*** Records provided ***
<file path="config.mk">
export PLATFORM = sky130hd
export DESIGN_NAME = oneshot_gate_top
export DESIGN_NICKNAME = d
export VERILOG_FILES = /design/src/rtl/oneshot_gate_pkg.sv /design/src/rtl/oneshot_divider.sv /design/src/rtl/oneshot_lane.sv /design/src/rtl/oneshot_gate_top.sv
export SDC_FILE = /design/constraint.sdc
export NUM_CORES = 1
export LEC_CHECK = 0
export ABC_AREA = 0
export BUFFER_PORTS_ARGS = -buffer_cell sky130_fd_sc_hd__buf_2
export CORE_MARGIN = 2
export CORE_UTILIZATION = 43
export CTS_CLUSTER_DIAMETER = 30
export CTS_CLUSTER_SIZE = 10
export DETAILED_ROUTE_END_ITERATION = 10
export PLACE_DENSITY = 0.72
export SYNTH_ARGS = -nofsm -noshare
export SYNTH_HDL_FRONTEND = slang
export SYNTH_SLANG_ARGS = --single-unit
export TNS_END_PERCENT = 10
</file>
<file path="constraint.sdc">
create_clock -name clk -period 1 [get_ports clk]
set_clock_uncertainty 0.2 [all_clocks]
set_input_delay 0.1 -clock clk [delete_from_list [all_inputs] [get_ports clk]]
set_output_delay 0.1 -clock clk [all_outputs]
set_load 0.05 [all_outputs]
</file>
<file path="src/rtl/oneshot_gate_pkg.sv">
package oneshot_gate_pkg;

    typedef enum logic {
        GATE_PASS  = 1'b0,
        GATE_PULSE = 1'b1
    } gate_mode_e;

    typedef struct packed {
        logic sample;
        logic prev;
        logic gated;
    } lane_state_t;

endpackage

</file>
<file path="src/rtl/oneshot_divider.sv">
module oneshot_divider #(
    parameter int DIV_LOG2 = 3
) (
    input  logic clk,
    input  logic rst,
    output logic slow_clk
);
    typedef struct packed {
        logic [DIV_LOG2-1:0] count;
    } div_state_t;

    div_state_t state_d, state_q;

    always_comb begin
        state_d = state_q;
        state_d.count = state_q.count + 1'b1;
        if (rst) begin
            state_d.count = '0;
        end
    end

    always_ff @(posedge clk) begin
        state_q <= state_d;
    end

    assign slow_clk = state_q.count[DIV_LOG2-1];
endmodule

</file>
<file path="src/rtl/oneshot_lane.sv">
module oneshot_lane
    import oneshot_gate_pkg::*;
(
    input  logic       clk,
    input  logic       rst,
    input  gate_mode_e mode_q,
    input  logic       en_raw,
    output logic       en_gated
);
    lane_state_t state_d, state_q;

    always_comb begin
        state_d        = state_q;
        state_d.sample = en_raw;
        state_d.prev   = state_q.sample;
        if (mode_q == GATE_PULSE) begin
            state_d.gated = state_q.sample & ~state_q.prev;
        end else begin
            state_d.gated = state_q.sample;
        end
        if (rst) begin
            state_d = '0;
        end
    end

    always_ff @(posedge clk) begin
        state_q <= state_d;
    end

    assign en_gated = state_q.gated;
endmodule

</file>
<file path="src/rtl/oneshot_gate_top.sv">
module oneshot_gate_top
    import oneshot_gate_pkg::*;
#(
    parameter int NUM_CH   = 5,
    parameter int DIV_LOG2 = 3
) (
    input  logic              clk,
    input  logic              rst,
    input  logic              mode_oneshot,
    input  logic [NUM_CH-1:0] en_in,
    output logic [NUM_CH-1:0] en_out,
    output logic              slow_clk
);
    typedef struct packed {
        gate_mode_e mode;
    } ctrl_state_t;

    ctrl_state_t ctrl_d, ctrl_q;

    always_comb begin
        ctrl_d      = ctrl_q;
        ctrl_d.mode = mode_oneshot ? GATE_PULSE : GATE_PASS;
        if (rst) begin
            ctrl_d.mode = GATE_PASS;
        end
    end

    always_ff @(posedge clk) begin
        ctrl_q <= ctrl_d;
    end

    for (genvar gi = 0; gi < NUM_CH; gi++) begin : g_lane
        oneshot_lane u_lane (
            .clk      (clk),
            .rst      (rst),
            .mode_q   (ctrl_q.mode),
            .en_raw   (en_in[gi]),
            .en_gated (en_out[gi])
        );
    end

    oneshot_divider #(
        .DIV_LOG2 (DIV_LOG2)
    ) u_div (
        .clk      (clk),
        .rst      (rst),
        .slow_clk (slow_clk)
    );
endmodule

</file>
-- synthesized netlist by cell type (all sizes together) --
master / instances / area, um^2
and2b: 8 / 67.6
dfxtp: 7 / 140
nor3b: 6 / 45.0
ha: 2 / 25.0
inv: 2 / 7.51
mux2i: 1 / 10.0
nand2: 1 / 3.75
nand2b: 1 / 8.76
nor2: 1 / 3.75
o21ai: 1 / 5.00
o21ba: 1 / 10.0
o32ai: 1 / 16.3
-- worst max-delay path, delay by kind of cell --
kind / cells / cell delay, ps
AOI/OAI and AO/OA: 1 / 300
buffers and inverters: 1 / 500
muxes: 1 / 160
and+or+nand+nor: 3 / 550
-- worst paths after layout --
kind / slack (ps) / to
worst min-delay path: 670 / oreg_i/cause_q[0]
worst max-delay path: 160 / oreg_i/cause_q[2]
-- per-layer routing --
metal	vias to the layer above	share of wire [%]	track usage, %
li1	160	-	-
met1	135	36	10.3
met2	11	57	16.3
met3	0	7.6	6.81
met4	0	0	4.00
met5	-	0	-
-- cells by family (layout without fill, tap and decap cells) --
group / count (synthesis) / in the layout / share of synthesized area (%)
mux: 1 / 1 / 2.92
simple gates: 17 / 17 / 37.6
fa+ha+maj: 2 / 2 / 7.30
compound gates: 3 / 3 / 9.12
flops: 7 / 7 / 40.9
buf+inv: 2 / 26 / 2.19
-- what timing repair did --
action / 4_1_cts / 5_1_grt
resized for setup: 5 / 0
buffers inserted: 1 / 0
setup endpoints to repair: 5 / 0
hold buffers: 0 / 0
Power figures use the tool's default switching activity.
***
# Your instructions
Nothing but the lines from the one containing "resized for setup: 5 / 0" through the last line of the data above should be set down, word for word.

# Solution for this exercise
resized for setup: 5 / 0
buffers inserted: 1 / 0
setup endpoints to repair: 5 / 0
hold buffers: 0 / 0
Power figures use the tool's default switching activity.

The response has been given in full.